Brewers and distilleries and their representatives for them said the state wine industry has a powerful voice in Sacramento to lobby on its behalf through the main trade group, the Wine Institute.

“They made the case. I don’t know if the beer or the spirits industry has the same clout or access to be able to make that case,” said Rebecca Stamey-White, a San Francisco lawyer who specializes in alcoholic beverage law.

Indeed, the Wine Institute early in the pandemic wrote a white paper on guidance and protocols for how wineries can operate safely and reopen tasting rooms, after Newsom on March 15 called for their closures along with bars and brewpubs as a result of the COVID-19 threat. The institute’s detailed research paper included insight from experts such as Dr. Petros Karakousis, a professor of medicine at the renowned Johns Hopkins University School of Medicine in Baltimore, as well as local winery associations across California.

Eventually, the rules for restaurants and beverage producers loosened. Sonoma County on May 23 allowed restaurants as well as wineries and breweries to resume serving outdoor guests, as long they served food. Later in June, those local rules were relaxed even more to include indoor dining and more flexibility. That all changed with Newsom’s surprise order last Monday, giving an advantage to wineries serving tastings outside.

Tim Schmelzer, vice president for California state relations at the Wine Institute, said his group realized “very early” in the debate that wineries had to distinguish themselves from bars or they would be lumped together in the same class with them.

The wineries argued their tasting rooms offer a different consumer experience because visitors typically don’t mingle like at a bar or inside a brewpub. Instead, they claimed they have enough land to socially distance outside with guests, who are seated far away from other parties and do not roam around to encounter other visitors, he said. In essence, the wine sector argued it should be treated like a dining experience rather than one at a bar.

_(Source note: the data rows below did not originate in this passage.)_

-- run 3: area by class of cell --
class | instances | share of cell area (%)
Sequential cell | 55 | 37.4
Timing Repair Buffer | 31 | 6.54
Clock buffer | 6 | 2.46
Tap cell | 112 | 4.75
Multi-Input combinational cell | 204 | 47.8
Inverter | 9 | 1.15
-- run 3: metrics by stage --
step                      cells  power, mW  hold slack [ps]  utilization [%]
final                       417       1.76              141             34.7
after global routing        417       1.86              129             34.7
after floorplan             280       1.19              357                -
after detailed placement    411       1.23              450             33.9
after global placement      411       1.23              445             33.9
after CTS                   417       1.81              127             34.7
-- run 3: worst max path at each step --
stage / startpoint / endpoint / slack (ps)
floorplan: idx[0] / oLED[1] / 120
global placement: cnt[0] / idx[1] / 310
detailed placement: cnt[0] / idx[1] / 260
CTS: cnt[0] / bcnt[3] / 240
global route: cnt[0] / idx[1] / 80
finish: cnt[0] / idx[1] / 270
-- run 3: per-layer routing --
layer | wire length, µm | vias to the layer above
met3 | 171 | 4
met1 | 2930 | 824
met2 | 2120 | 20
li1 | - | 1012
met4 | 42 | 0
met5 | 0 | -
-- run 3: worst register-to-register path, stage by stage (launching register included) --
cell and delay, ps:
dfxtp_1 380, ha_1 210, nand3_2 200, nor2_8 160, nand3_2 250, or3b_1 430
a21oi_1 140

“We had to teach the folks within the (Newsom) administration what a wine tasting is like to be distinguished from what is bellying up to your local tavern,” Schmelzer said, noting he talked directly to Newsom’s aides to make sure they understood the differences. “We were able to make that case.”

Already, Newsom had plenty of knowledge about wine serving and winery operations. He got his start in the wine business and remains a partner in the PlumpJack Group, owner of four Napa County wineries. After he was elected governor in 2018, Newsom placed his business investments into a blind trust and he has no authority over those assets. This week after multiple attempts, the Press Democrat was unable to get a response from the governor’s office on what role, if any, he played in allowing wineries more freedom to operate outdoors under the state’s latest public health order.

Russian River Brewing Co. has been hampered as a result of the latest order from the governor, said co-owner Natalie Cilurzo. Its downtown Santa Rosa brewpub is open with expanded outside dining since the city recently temporarily closed part of Fourth Street downtown to traffic. But its Windsor brewpub had to again close the bulk of operations, except for to-go food and beer purchases, including the large outside beer garden.

Cilurzo said the Windsor beer garden is not set up for outdoor dining, although after reopening in June after the monthslong pandemic closure its customers were “awesome” about properly socially distancing amongst themselves and from other groups. The brewery had marked various sections of the beer garden with blue tape to prevent groups of customers from getting too close.

“The beer garden is already designed for social distancing,” Cilurzo said. “Everybody was really, really great, keeping their kids close to them. We haven’t had a single incident in the beer garden.”

Editor’s note: An earlier version of this story misstated the state’s classification for cideries operating under COVID-19 restrictions.